Drum's Not Dead
Liars
J'avoue avoir du mal à comprendre Angus Andrew, leader des Liars, lorsqu'il annonce que sur ce nouvel album, le groupe s'est fixé pour objectif de "faire simple et de produire quelque chose d'un peu plus traditionnel". Car "traditionnelle" ou "simple", la musique du trio new-yorkais est loin de l'être. Il faut savoir que Liars est un groupe unique à bien des égards. Unique tout d'abord de par la musique qu'il pratique (mais nous allons y revenir) et unique surtout parce qu'il est l'une des rares formations pouvant se permettre de créer une musique aux frontières de l'expérimentation sauvage tout en bénéficiant d'une exposition médiatique -le groupe faisant partie du giron EMI- cent fois supérieure à celle de ses camarades de jeux que sont par exemple les allumés de chez Paw Tracks. La "faute" à qui ou à quoi? A des débuts remarqués et à une assimilation rapide à la lame de fond estampillée dancepunk qu'un single incendiaire comme "Mr. You're On Fire Mr." avait rendu inévitable.
Depuis ces débuts fracassants, beaucoup d'eau a coulé sous les ponts et le groupe a lentement replongé dans un anonymat tout relatif dont il ressort aujourd'hui avec beaucoup d'originalité. On mentionnera surtout ce changement de line-up qui allait précéder un disque inspiré par le culte des sorcières allemandes (They Were Wrong, So We Drowned) et pour lequel l'accueil fut pour le moins mitigé. Pourtant, malgré ses défauts, il s'impose aujourd'hui comme une étape essentielle dans la carrière du groupe et comme la tête de pont nécessaire entre la musique rageuse des débuts et les hymnes viscéraux pondus par le groupe en 2005.
D'Allemagne, il en est encore question aujourd'hui puisque c'est à Berlin l'austère que le groupe s'est retranché pour enregistrer ces douze titres. Contrairement à des débuts plus accessibles, la musique des Liars n'est plus aujourd'hui de celle que l'on écouterait d'une oreille distante. Elle nécessite même une attention et une concentration de tous les instants, au risque de déclencher une certaine exaspération chez l'auditeur. Particulièrement axées sur un travail rythmique évoquant parfois une transe presque chamanique, les compositions du groupe sont souvent sombres, plongeant le cerveau dans une sorte d'état second, l'entourant d'un épais voile de fumée l'empêchant de s'extraire d'un univers obsédant à souhait. Tiraillée entre une section rythmique brutale, presque préhistorique, et des nappes de guitares plus aériennes, la musique des Liars rôde en eaux troubles pour n'entrevoir la lumière que le temps d'un morceau renversant et anormalement traditionnel, le magnifique "The Other Side of Mt. Heart Attack" qui clôture cet album.

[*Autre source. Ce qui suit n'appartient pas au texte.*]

This is an optimization exercise on Yosys and OpenROAD, whose aim is small area, a short achievable clock period and few clock cycles per item, not a production implementation. Function was checked by simulation only, so behaviour that the tests miss may differ from the original. Power is estimated from default activity; no workload was simulated.

job 101:
## fsk_demod
module fsk_demod (
    input  logic         sys_clk,
    input  logic         rst_n,
    input  logic [15:0]  sample_in,       
    input  logic         sample_valid,
    output logic         sample_ready,
    output logic         symbol,          
    output logic         symbol_valid,
    input  logic         symbol_ready
);
For scale: about 690 cells after synthesis, ~23 I/O pins, about 6200 um^2 of cells after synthesis.
export LEC_CHECK = 0
export CAP_MARGIN = 20
export CORE_MARGIN = 2
export CORE_UTILIZATION = 50
export SETUP_SLACK_MARGIN = 3.5
export SLEW_MARGIN = 20
create_clock -name core_clock -period 6.0 [get_ports {sys_clk}]
standard.sh (not shown) runs the stock make flow with config.mk's settings and CLKGATE_MAP_FILE= SYNTH_SCRIPT=/design/flow/synth_recipe.tcl, a recipe that flattens the netlist after the stock synthesis.
==> flow/flow/run.sh <==
#!/bin/bash
# Own flow: the standard layout, with two changes.
#  1. Synthesis: the standard script, except that synth's "fine" step skips its quick abc
#     (so extract_fa sees the RTL's adders unscrambled) and the final abc uses an area
#     script with deepsyn (flow/abc.script). The result is used only when it holds
#     exactly the standard synthesis's registers (names and cell types); otherwise the
#     standard synthesis is kept.
#  2. Port buffers are plain buffers (BUFFER_PORTS_ARGS) instead of the delay cells the
#     resizer picks by default.
# Every tool's output goes to a log file of its own in this folder.
set -u
W=$PWD
F=$W/flow
R=$W/orfs/results/$FLOW_PLATFORM/fsk_demod/base
PORTS='BUFFER_PORTS_ARGS=-buffer_cell sky130_fd_sc_hd__buf_4'

bash standard.sh synth > $W/log_standard_synth.txt 2>&1 || { echo "standard synth failed"; exit 1; }
cp $R/1_2_yosys.v $W/standard_1_2_yosys.v

# modified copy of ORFS's synth.tcl and of the standard flow's synthesis script
mkdir -p $W/mysynth
sed -e 's|^\(\s*synth -top $::env(DESIGN_NAME) -run fine: {\*}$synth_full_args\)|\1 -noabc|' \
    -e "s|^source \$::env(SCRIPTS_DIR)/synth_preamble.tcl|&\nset abc_args [lreplace \$abc_args 1 1 $F/abc.script]|" \
    $FLOW_HOME/scripts/synth.tcl > $W/mysynth/synth.tcl
sed "s|source \$::env(SCRIPTS_DIR)/synth.tcl|source $W/mysynth/synth.tcl|" $W/synth_recipe.tcl > $W/mysynth/synth_recipe.tcl

if make -C $FLOW_HOME DESIGN_CONFIG=$W/config.mk WORK_HOME=$W/mysynth/orfs CLKGATE_MAP_FILE= \
     SYNTH_SCRIPT=$W/mysynth/synth_recipe.tcl synth > $W/log_my_synth.txt 2>&1; then
  M=$W/mysynth/orfs/results/$FLOW_PLATFORM/fsk_demod/base/1_2_yosys.v
  if python3 $F/regcmp.py $W/standard_1_2_yosys.v $M > $W/log_regcmp.txt 2>&1; then
    cp $M $R/1_2_yosys.v
    rm -f $R/1_synth.odb $R/1_synth.sdc
    echo "using the modified synthesis"
  else
    echo "registers differ: keeping the standard synthesis"
  fi
else
  echo "modified synthesis failed: keeping the standard synthesis"
fi

bash standard.sh "$PORTS" finish > $W/log_standard_finish.txt 2>&1 || { echo "layout failed"; exit 1; }
test -f $W/out/final.def
==> flow/flow/abc.script <==
strash
dch -f
map -a
topo
stime -c
buffer -c
upsize -c
dnsize -c
Other scripts of this flow, unchanged in this note and not shown: flow/flow/regcmp.py
In summary, job 101 completed successfully, with a layout that passed the timing, DRC and antenna checks.
Testbench counts of job 101, summed over its fixed seeds: cycles 65,576, items 65,536.
Edits applied to the flow inputs when going from job 101 to job 102:
--- a/flow/flow/run.sh
+++ b/flow/flow/run.sh
@@ -4,3 +4,3 @@
 #     (so extract_fa sees the RTL's adders unscrambled) and the final abc uses an area
-#     script with deepsyn (flow/abc.script). The result is used only when it holds
+#     mapping script (flow/abc.script). The result is used only when it holds
 #     exactly the standard synthesis's registers (names and cell types); otherwise the
[summary]
Having completed the whole flow, job 102 delivered a layout that passed the timing, DRC and antenna checks. Reported for job 102 and job 101, global routing usage on met1 turned out identical to the last digit. Comparing job 102 against job 101, there is no change at all in core box area. Wire length: job 101 vs job 102 identical. Job 101 -> job 102: number of buffers added to fix hold violations after cts delta 0, exact match. As far as sequential logic power is concerned, job 102 and job 101 perform about the same. Diff job 101..job 102 | count of inverters other than clock inverters in the layout | unchanged.
Input changes introduced in job 103 (baseline for comparison: job 102):
Settings: CORE_UTILIZATION changed from 50 to 60.
==> run summary <==
What job 103 reported for tap cell count has to be multiplied by 1.2 to get the figure for job 102.
Relative to job 102, internal power has decreased by 0.000095 W in job 103.
Diff job 102 -> job 103: part of the power in the clock network down 3.6 points; design area flat.
The following lists how job 104 was set up differently from job 103:
Settings: swapping 60 for 50 in CORE_UTILIZATION.
--- a/flow/flow/run.sh
+++ b/flow/flow/run.sh
@@ -4,3 +4,3 @@
 #     (so extract_fa sees the RTL's adders unscrambled) and the final abc uses an area
-#     mapping script (flow/abc.script). The result is used only when it holds
+#     script with deepsyn (flow/abc_deep.script). The result is used only when it holds
 #     exactly the standard synthesis's registers (names and cell types); otherwise the
@@ -22,3 +22,3 @@
 sed -e 's|^\(\s*synth -top $::env(DESIGN_NAME) -run fine: {\*}$synth_full_args\)|\1 -noabc|' \
-    -e "s|^source \$::env(SCRIPTS_DIR)/synth_preamble.tcl|&\nset abc_args [lreplace \$abc_args 1 1 $F/abc.script]|" \
+    -e "s|^source \$::env(SCRIPTS_DIR)/synth_preamble.tcl|&\nset abc_args [lreplace \$abc_args 1 1 $F/abc_deep.script]|" \
     $FLOW_HOME/scripts/synth.tcl > $W/mysynth/synth.tcl
==> flow/flow/abc_deep.script (new file) <==
strash
&get -n
&deepsyn -T 45 -S 1
&put
dch -f
map -a
topo
stime -c
buffer -c
upsize -c
dnsize -c
removed: flow/flow/abc.script
### Flow results
Delta (job 104 minus job 103): overall routed net length down about 3.6%; net switching component of the power down 0.67%; utilization down 10 points.

-- re-timing with driven ports --
The flow's constraints put no driver on any port. The routed layouts listed below were extracted and timed again, unchanged, in two steps.
Step 1: set_driving_cell puts a clkbuf_16 on sys_clk and a buf_2 on each other input, an assumption about the parent block.
Step 2 also shifts input and output timing later by t, the mid clock arrival at the registers, as if the neighbouring blocks saw the same clock.
Three values: ideal, step 1, step 2; two values: the first two.
run | t (ns) | slack for setup (ns) | latest minus earliest clock arrival (ns) | cell pins on the clock port's net
job 101 | 0.386 | 3.505 / 3.505 / 3.505 | 0.006 / 0.006 | 1
job 102 | 0.386 | 3.505 / 3.505 / 3.505 | 0.006 / 0.006 | 1
job 103 | 0.397 | 3.445 / 3.445 / 3.445 | 0.016 / 0.016 | 1
job 104 | 0.388 | 3.403 / 3.403 / 3.403 | 0.007 / 0.007 | 1
After both steps every run listed still meets setup and hold.
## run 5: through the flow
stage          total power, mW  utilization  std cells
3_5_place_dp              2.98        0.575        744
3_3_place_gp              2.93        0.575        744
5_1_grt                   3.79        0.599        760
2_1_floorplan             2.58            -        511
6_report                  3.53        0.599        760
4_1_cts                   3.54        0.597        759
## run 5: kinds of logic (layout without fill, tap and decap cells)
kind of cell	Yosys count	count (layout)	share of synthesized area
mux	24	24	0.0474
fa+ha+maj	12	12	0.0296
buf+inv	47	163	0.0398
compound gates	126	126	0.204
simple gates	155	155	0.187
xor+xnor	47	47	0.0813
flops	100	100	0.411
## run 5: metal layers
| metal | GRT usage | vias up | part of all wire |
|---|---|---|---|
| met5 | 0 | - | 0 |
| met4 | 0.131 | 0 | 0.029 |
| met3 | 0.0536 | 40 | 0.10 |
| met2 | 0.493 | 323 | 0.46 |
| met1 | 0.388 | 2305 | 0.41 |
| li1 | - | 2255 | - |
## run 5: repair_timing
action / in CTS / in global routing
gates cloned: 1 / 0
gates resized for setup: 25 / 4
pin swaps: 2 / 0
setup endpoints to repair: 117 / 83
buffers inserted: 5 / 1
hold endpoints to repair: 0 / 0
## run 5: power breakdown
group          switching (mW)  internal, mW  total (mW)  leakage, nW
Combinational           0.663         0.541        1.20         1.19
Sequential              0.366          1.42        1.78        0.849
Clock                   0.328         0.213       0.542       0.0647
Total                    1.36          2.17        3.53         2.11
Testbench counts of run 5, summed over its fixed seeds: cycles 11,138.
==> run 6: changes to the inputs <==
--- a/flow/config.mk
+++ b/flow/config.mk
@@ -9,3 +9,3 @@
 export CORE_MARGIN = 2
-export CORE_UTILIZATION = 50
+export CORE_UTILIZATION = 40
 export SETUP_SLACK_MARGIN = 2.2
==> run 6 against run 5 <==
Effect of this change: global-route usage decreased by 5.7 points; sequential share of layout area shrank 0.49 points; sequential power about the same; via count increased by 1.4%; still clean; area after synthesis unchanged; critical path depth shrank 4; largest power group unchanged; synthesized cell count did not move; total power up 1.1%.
From an optimization exercise on the open Yosys and OpenROAD flow, aimed at small area; shortcuts taken in it are not production practice.
At most, simulation tests tie the RTL to the original design; equivalence was not proved.
No functional check of the RTL was part of run 5.
Power and IR drop assume default switching activity.

--- flow/config.mk ---
export PLATFORM = sky130hd
export DESIGN_NAME = fft_stage0
export DESIGN_NICKNAME = fft_stage0
export VERILOG_FILES = /design/flow/design.v
export SDC_FILE = /design/flow/constraint.sdc
export NUM_CORES = 4
export LEC_CHECK = 0
export CAP_MARGIN = 20
export CORE_MARGIN = 2
export CORE_UTILIZATION = 65
export SLEW_MARGIN = 20
export SYNTH_HIERARCHICAL = 1
--- flow/constraint.sdc ---
create_clock -name core_clock -period 3.2 [get_ports {clk}]
set_input_delay 0.6400 -clock core_clock [delete_from_list [all_inputs] [get_ports {clk}]]
set_output_delay 0.6400 -clock core_clock [all_outputs]
set_load 0.01 [all_outputs]
--- flow/design.v ---
module bfly_fa (
    input  logic x,
    input  logic y,
    input  logic ci,
    output logic s,
    output logic co
);
    assign s  = x ^ y ^ ci;
    assign co = (x & y) | (ci & (x ^ y));
endmodule
module bfly_ha (
    input  logic x,
    input  logic y,
    output logic s,
    output logic co
);
    assign s  = x ^ y;
    assign co = x & y;
endmodule
module fft_stage0 (
    input  logic                                clk,
    input  logic                                rst,
    input  logic                                valid,
    input  logic [4*2*9-1:0]  din,
    output logic [4*2*10-1:0] bfly_p,
    output logic [4*2*10-1:0] bfly_n,
    output logic                                out_valid
);
    localparam int IW    = 9;
    localparam int OW    = 10;
    localparam int NP    = 2 * 4;   
    localparam int VW    = NP * IW;
    localparam int BLOCK = 2 * 8;
    localparam int IDX_W = $clog2(BLOCK);
    localparam int LO    = 7;                
    localparam int HI    = IW - LO;          
    localparam int SW    = LO + (LO - 1) + 2 + 2 * HI;
    localparam int KW    = SW - IW;          
    logic [IDX_W-1:0] idx;      
    logic             compute;  
    logic             fill_q;   
    logic             cmp_q;    
    logic             hold_q;   
    logic             rot_q;    
    logic             rot_qq;   
    assign compute = valid && idx[IDX_W-1];
    always_ff @(posedge clk or negedge rst) begin
        if (!rst) begin
            idx       <= '0;
            fill_q    <= 1'b0;
            cmp_q     <= 1'b0;
            hold_q    <= 1'b1;
            out_valid <= 1'b0;
        end else begin
            if (valid) begin
                idx <= idx + 1'b1;
            end
            fill_q    <= valid && !compute;
            cmp_q     <= compute;
            hold_q    <= !valid;
            out_valid <= cmp_q;  
        end
    end
    always_ff @(posedge clk) begin
        rot_q  <= idx[IDX_W-1] && idx[IDX_W-2];
        rot_qq <= rot_q;
    end
    logic [VW-1:0] cur;                   
    logic [VW-1:0] dly [1:8];    
    logic [VW-1:0] st_lo;                 
    logic [NP*KW-1:0] st_hi_d, res_q;     
    always_ff @(posedge clk) begin
        cur <= din;
    end
    always_ff @(posedge clk) begin
        dly[1] <= ({VW{cmp_q}} & st_lo) | ({VW{fill_q}} & cur) | ({VW{hold_q}} & dly[1]);
        for (int i = 2; i <= 8; i++) begin
            dly[i] <= ({VW{fill_q | cmp_q}} & dly[i-1]) | ({VW{hold_q}} & dly[i]);
        end
    end
    always_ff @(posedge clk) begin
        res_q <= st_hi_d;
    end
    for (genvar j = 0; j < NP; j++) begin : g_p1
        logic [IW-1:0] a, b;
        logic [LO-1:0] s, d;
        logic [LO:0]   cs, cd;
        assign a = dly[8][j*IW +: IW];
        assign b = cur[j*IW +: IW];
        bfly_ha i_s0 (.x(a[0]), .y(b[0]), .s(s[0]), .co(cs[1]));
        if (j % 2 == 1) begin : g_re
            assign cd[1] = rot_q ? (a[0] & !b[0]) : (a[0] | !b[0]);
        end else begin : g_im
            assign cd[1] = a[0] | !b[0];
        end
        for (genvar i = 1; i < LO; i++) begin : g_bit
            bfly_fa i_s (.x(a[i]), .y(b[i]),  .ci(cs[i]), .s(s[i]), .co(cs[i+1]));
            bfly_fa i_d (.x(a[i]), .y(!b[i]), .ci(cd[i]), .s(d[i]), .co(cd[i+1]));
        end
        assign d[0] = 1'b0;  
        assign st_lo[j*IW +: IW]   = {b[IW-1:LO], a[IW-1:LO], s[IW-2*HI-1:0]};
        assign st_hi_d[j*KW +: KW] = {cs[LO], cd[LO], d[LO-1:1], s[LO-1:IW-2*HI]};
    end
    logic [OW-1:0] sum [NP];
    logic [OW-1:0] dif [NP];
    for (genvar j = 0; j < NP; j++) begin : g_p2
        logic [HI-1:0] ah, bh, sh, dh;
        logic [LO-1:0] s, d;
        logic [HI:0]   cs, cd;
        assign {bh, ah, s[IW-2*HI-1:0]}             = dly[1][j*IW +: IW];
        assign {cs[0], cd[0], d[LO-1:1], s[LO-1:IW-2*HI]} = res_q[j*KW +: KW];
        assign d[0] = (j % 2 == 1 && rot_qq) ? !s[0] : s[0];
        for (genvar i = 0; i < HI; i++) begin : g_bit
            bfly_fa i_s (.x(ah[i]), .y(bh[i]),  .ci(cs[i]), .s(sh[i]), .co(cs[i+1]));
            bfly_fa i_d (.x(ah[i]), .y(!bh[i]), .ci(cd[i]), .s(dh[i]), .co(cd[i+1]));
        end
        assign sum[j] = {ah[HI-1] ^ bh[HI-1] ^ cs[HI], sh, s};
        assign dif[j] = {ah[HI-1] ^ !bh[HI-1] ^ cd[HI], dh, d};
    end
    for (genvar l = 0; l < 4; l++) begin : g_lane
        assign bfly_p[l*2*OW+OW +: OW] = sum[2*l+1];
        assign bfly_p[l*2*OW    +: OW] = sum[2*l];
        assign bfly_n[l*2*OW+OW +: OW] = rot_qq ? dif[2*l]    : dif[2*l+1];
        assign bfly_n[l*2*OW    +: OW] = rot_qq ? ~dif[2*l+1] : dif[2*l];
    end
endmodule
Background: an optimization exercise with open tools, aiming at small area and a short achievable clock period. Do not read the settings as production practice.
In this exercise RTL edits were held to simulation tests only and were not proved equivalent to the original.
No activity file was given, so power comes from the tool's default toggle rates.

===== design/flow/design.v =====
module sys_matmul_stream #(
  parameter int N      = 3,
  parameter int DW     = 8,
  parameter int ACC_W  = 2*DW + $clog2(N),
  parameter int SIGNED = 0
) (
  input  logic             CLK,
  input  logic             rst_n,
  input  logic             vld_in,
  output logic             rdy_in,
  input  logic [DW-1:0]    a,
  input  logic [DW-1:0]    b,
  input  logic             keep,
  output logic             vld_out,
  input  logic             rdy_out,
  output logic [ACC_W-1:0] c,
  output logic             last_out,
  output logic             busy,
  output logic [1:0]       dbg_state
);
  localparam int IW = (N > 1) ? $clog2(N) : 1;
  localparam logic [IW-1:0] I_LAST = IW'(N-1);
  localparam logic [IW-1:0] I_ONE  = IW'(1);
  typedef enum logic [1:0] {S_LOAD = 2'd0, S_MAC = 2'd1, S_DRAIN = 2'd2} state_t;
  state_t           r_state;
  state_t           w_next;
  logic [IW-1:0]    r_i;
  logic [IW-1:0]    r_j;
  logic [IW-1:0]    r_row;
  logic [IW-1:0]    r_col;
  logic             r_keep;
  logic             r_busy;
  logic [DW-1:0]    r_col_buf [N];
  logic [DW-1:0]    r_row_buf [N];
  logic [ACC_W-1:0] r_c [N][N];
  logic w_in_hs;
  logic w_out_hs;
  logic w_last;
  logic w_clear;
  function automatic logic [ACC_W-1:0] ext(input logic [DW-1:0] x);
    if (SIGNED != 0) ext = {{(ACC_W-DW){x[DW-1]}}, x};
    else             ext = {{(ACC_W-DW){1'b0}}, x};
  endfunction
  assign rdy_in    = (r_state == S_LOAD);
  assign vld_out   = (r_state == S_DRAIN);
  assign w_last    = (r_row == I_LAST) && (r_col == I_LAST);
  assign last_out  = vld_out && w_last;
  assign c         = vld_out ? r_c[r_row][r_col] : '0;
  assign busy      = r_busy;
  assign dbg_state = r_state;
  assign w_in_hs   = vld_in && rdy_in;
  assign w_out_hs  = vld_out && rdy_out;
  assign w_clear   = (r_j == '0) && !r_keep;
  always_ff @(posedge CLK) begin
    if (!rst_n) r_state <= S_LOAD;
    else        r_state <= w_next;
  end
  always_comb begin
    w_next = r_state;
    case (r_state)
      S_LOAD:  if (w_in_hs && (r_i == I_LAST)) w_next = S_MAC;
      S_MAC:   w_next = (r_j == I_LAST) ? S_DRAIN : S_LOAD;
      S_DRAIN: if (w_out_hs && w_last) w_next = S_LOAD;
      default: w_next = S_LOAD;
    endcase
  end
  always_ff @(posedge CLK) begin
    if (!rst_n) begin
      r_i    <= '0;
      r_j    <= '0;
      r_row  <= '0;
      r_col  <= '0;
      r_keep <= 1'b0;
      r_busy <= 1'b0;
      for (int r = 0; r < N; r++) begin
        r_col_buf[r] <= '0;
        r_row_buf[r] <= '0;
        for (int s = 0; s < N; s++) r_c[r][s] <= '0;
      end
    end else begin
      if (w_in_hs) begin
        r_col_buf[r_i] <= a;
        r_row_buf[r_i] <= b;
        r_i            <= (r_i == I_LAST) ? '0 : r_i + I_ONE;
        r_busy         <= 1'b1;
        if ((r_i == '0) && (r_j == '0)) r_keep <= keep;
      end
      if (r_state == S_MAC) begin
        for (int r = 0; r < N; r++)
          for (int s = 0; s < N; s++)
            r_c[r][s] <= (w_clear ? '0 : r_c[r][s]) + ext(r_col_buf[r]) * ext(r_row_buf[s]);
        r_j <= (r_j == I_LAST) ? '0 : r_j + I_ONE;
      end
      if (w_out_hs) begin
        if (r_col == I_LAST) begin
          r_col <= '0;
          r_row <= (r_row == I_LAST) ? '0 : r_row + I_ONE;
        end else begin
          r_col <= r_col + I_ONE;
        end
        if (w_last) r_busy <= 1'b0;
      end
    end
  end
endmodule

===== design/flow/run.sh =====
#!/bin/bash
# synth_recipe.tcl (not shown) runs the flow's synth.tcl, then flattens the netlist and writes it again
# the make line also repeats each setting of config.mk as NAME=value (left out here)
make -C /OpenROAD-flow-scripts/flow DESIGN_CONFIG=/design/flow/config.mk WORK_HOME=/design/flow/orfs CLKGATE_MAP_FILE= SYNTH_SCRIPT=/design/flow/synth_recipe.tcl finish

===== design/flow/config.mk =====
export PLATFORM = sky130hd
export DESIGN_NAME = sys_matmul_stream
export DESIGN_NICKNAME = sys_matmul_stream
export VERILOG_FILES = /design/flow/design.v
export SDC_FILE = /design/flow/constraint.sdc
export NUM_CORES = 4
export LEC_CHECK = 0
export CAP_MARGIN = 20
export CORE_MARGIN = 2
export CORE_UTILIZATION = 40
export SLEW_MARGIN = 20

===== design/flow/constraint.sdc =====
create_clock -name core_clock -period 8.0 [get_ports {CLK}]
set_input_delay 1.6000 -clock core_clock [delete_from_list [all_inputs] [get_ports {CLK}]]
set_output_delay 1.6000 -clock core_clock [all_outputs]
set_load 0.01 [all_outputs]

==> flow_summary.json <==
{
  "period_needed_ns": 6.459,
  "synth_top_cell_by_area": "fa_1",
  "slew_headroom_pct": 27.53,
  "first_global_vias": 29940,
  "dp_hpwl_um": 88490,
  "syn_to_final_growth_pct": 7.139,
  "grt_pass1_wl_um": 178300,
  "vdd_ir_drop_max_uv": 116.4,
  "cts_setup_buffers": 0,
  "synth_top_area_share_pct": 23.67,
  "syn_inst": 4527,
  "fin_skew_ns": 0.03186,
  "p_per_area_nw_per_um2": 113.6,
  "slew_viol_final": 0,
  "clk_pin_slew_ns": 0.06,
  "crit_end": "c[1]",
  "outcome": "finished clean",
  "antenna_found_initial": 8,
  "viasPerCell": 5.202,
  "synth_enable_flop_cells": 48,
  "tns_ns": 0,
  "setup_violations": 0,
  "placement_rows": 113,
  "cts-hold-fix-buffers": 0,
  "cts-resized-gates": 0,
  "vias": 29790,
  "synth.distinct_cells": 81,
  "ios": 45,
  "yosysMostFrequentCell": "inv_1",
  "ys_top_cells_by_count": "inv_1 (943), ha_1 (626), and2_1 (601)",
  "port_buffers": 44,
  "grt_max_degree": 90,
  "max_freq_mhz": 154.8,
  "clockBufferDepth": 3,
  "r2r_slack_ns": 1.96,
  "syn-num-nets": 5626,
  "num-nets-final": 5533,
  "reg2reg_from": "r_row_buf[2][3]",
  "power_w": 0.004654,
  "r2r_end": "r_c[5][17]",
  "wirelength_um": 112600,
  "final-hold-violation-count": 0,
  "cp.arrival_ns": 4.86,
  "worst_slack_ns": 1.541,
  "cp-end-kind": "output port",
  "avgSynthCellArea_um2": 8.444,
  "start_kind": "flop",
  "ant_nets": 0,
  "crit_path_start": "r_col[1]",
  "reg2reg_depth": 19,
  "grt_usage_pct": 23.51,
  "htreeDepth": 2,
  "synthFlopType": "dfxtp_1",
  "routabilityCongestion": 0.9727,
  "post_drt_wl_per_cell_um": 19.67,
  "cts_sinks": 222,
  "path_max_fanout": 31,
  "tightest_slew_ns": 1.087,
  "cap_viol_max_count": 0,
  "hold_class": "flop to flop",
  "cts_tree": "built",
  "cp.required_ns": 6.40,
  "die_height_um": 313.1,
  "fin_crit_sh_pct": 80.74,
  "preCtsSetupSlack_ns": 2.110,
  "synth_area_leaders": "fa_1 (24%), ha_1 (20%), and2_1 (9.8%)",
  "syn-cell-area_um2": 38220,
  "overflow": 0,
  "die_w_um": 313.1,
  "ys_seq_elements": 222,
  "synth_seq_area_share_pct": 12.88,
  "die_area_um2": 98050,
  "first_pass_iters": 7,
  "p_leak_nw": 21.10,
  "clkLatencyLatePin_ns": 0.60,
  "coreArea_um2": 94870,
  "clockRootBuffer": "clkbuf_16",
  "first_iter_violations": 2166,
  "cts_buffers": 35,
  "crit_type": "flop to output port",
  "start_util_pct": 40.29,
  "async_flop_share_pct": 0,
  "drive_above_1_share_pct": 3.229,
  "route.detailed.drc": 0,
  "rsz0062_at_grt": "no",
  "yosys_warnings": 2
}
-- flip-flops by register name (all words and copies together) (netlist names) --
name,flops
r_state,2
r_i,2
r_row,2
r_c,162
r_keep,1
r_busy,1
r_j,2
r_col_buf,24
r_col,2
r_row_buf,24
-- metal layers --
metal  track usage [%]  up-vias  part of all wire [%]
li1                  -    14120                     -
met3             3.136      200                   6.2
met4             10.18        0                   5.1
met1             31.78    14700                    44
met2             37.69      773                    45
met5                 0        -                     0
-- logic make-up (layout without fill, tap and decap cells) --
kind of cell             after synthesis  in the layout  share of synthesized area, %
XOR/XNOR                              68             68                         1.614
AO/OA/AOI/OAI                        606            606                         10.14
flip-flops                           222            222                         12.88
multiplexers                          44             44                         1.293
buffers and inverters               1146           1079                         11.35
other                                  0              2                             0
AND/OR/NAND/NOR                     1363           1363                         18.56
adder cells (fa/ha/maj)             1078           1078                         44.16
-- worst max-delay path: stages (launching register included) --
cell	delay (ns)
dfxtp_1	0.44
fa_1	0.46
ha_2	1.01
nand2b_1	0.24
nor2_1	0.08
xnor2_2	0.65
nand2_1	0.24
a41oi_1	0.51
clkdlybuf4s50_1	0.64
-- placed cells by master, fill, tap and decap left out, types with 12 or more instances in the layout --
master	instances
fa_1	452
nand2_1	433
buf_4	28
xnor2_1	42
or3_1	20
nor2_1	120
and3_1	17
o21ai_0	104
a211o_1	12
inv_1	942
a221oi_1	18
o22ai_1	18
ha_1	624
a21o_1	41
and2_1	601
a22oi_1	28
xor2_1	24
nor2b_1	18
edfxtp_1	48
dfxtp_1	174
nor3_1	23
a21oi_1	208
clkbuf_16	36
o21a_1	21
a211oi_1	33
nand2b_1	21
o211ai_1	20
mux2_2	23
nand3_1	57
mux2i_1	19
clkdlybuf4s50_1	43
-- power breakdown --
part / switching (W) / internal [W]
Clock: 0.000671 / 0.00104
Sequential: 0.000133 / 0.00117
Combinational: 0.000963 / 0.000675
-- layout make-up --
cell class	instances	area, um2
clock buffers	45	994.7
inverters	943	3542
repair buffers	73	665.6
clock inverters	18	232.7
fillers	9462	53920
diodes	2	5.005
multi-input cells	3159	29010
flip-flops and latches	222	4925
well taps	1265	1583
-- worst min path at each step --
stage	startpoint	end	slack, ns	cells after the start
finish	r_c[5][7]	r_c[5][7]	0.47	2
floorplan	r_c[3][12]	r_c[3][12]	0.43	2
global placement	r_c[5][2]	r_c[5][2]	0.45	2
CTS	r_c[5][7]	r_c[5][7]	0.47	2
global route	r_c[7][0]	r_c[7][0]	0.48	2
detailed placement	r_c[5][7]	r_c[5][7]	0.46	2
-- metrics by stage --
stage	std cells	hold slack [ns]	area, um2	util [%]
after global routing	5726	0.4764	40950	43.17
after CTS	5725	0.4675	40950	43.16
final	5727	0.4686	40950	43.17
after detailed placement	5662	0.4570	39720	41.87
after global placement	5662	0.4523	39720	41.87
after floorplan	4527	0.4325	38220	-

==> separate check: timing with driven ports <==
In the flow no input, the clock included, has a driving cell. The finished layout below was timed again as built, in two steps.
Step 1 assumes that a clkbuf_16 drives the clock port and a buf_2 every other input.
Step 2 also shifts input and output timing later by t, the mid clock arrival at the registers, as if the neighbouring blocks saw the same clock.
Slacks: ideal / step 1 / step 2; pairs: ideal / step 1.
t, ns: 0.656
slack for setup (ns): 1.541 / 1.470 / 1.958
hold WS [ns]: 0.469 / 0.469 / 0.469
pins driven straight from the clock port: 1
After both steps setup and hold are still met in this run. The setup slack of this run moves by -0.071 ns with the drivers and by +0.417 ns with both steps.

Témoin ultime d'une démarche artistique aussi radicale qu'atypique, le DVD fourni avec le disque reprend trois versions filmées de Drum's not dead pour plus de deux heures d'images et de bidouillages visuels en tous genres. Petit chef-d'œuvre ou interminable séance de masturbation intellectuelle, libre à chacun de se faire sa petite idée sur la question. Il n'en reste pas moins qu'à une époque où l'uniformisation culturelle se radicalise, une musique comme celle des Liars, aussi absconse puisse-t-elle être par moments, représente du seul fait de son existence, un sacré bol d'air frais.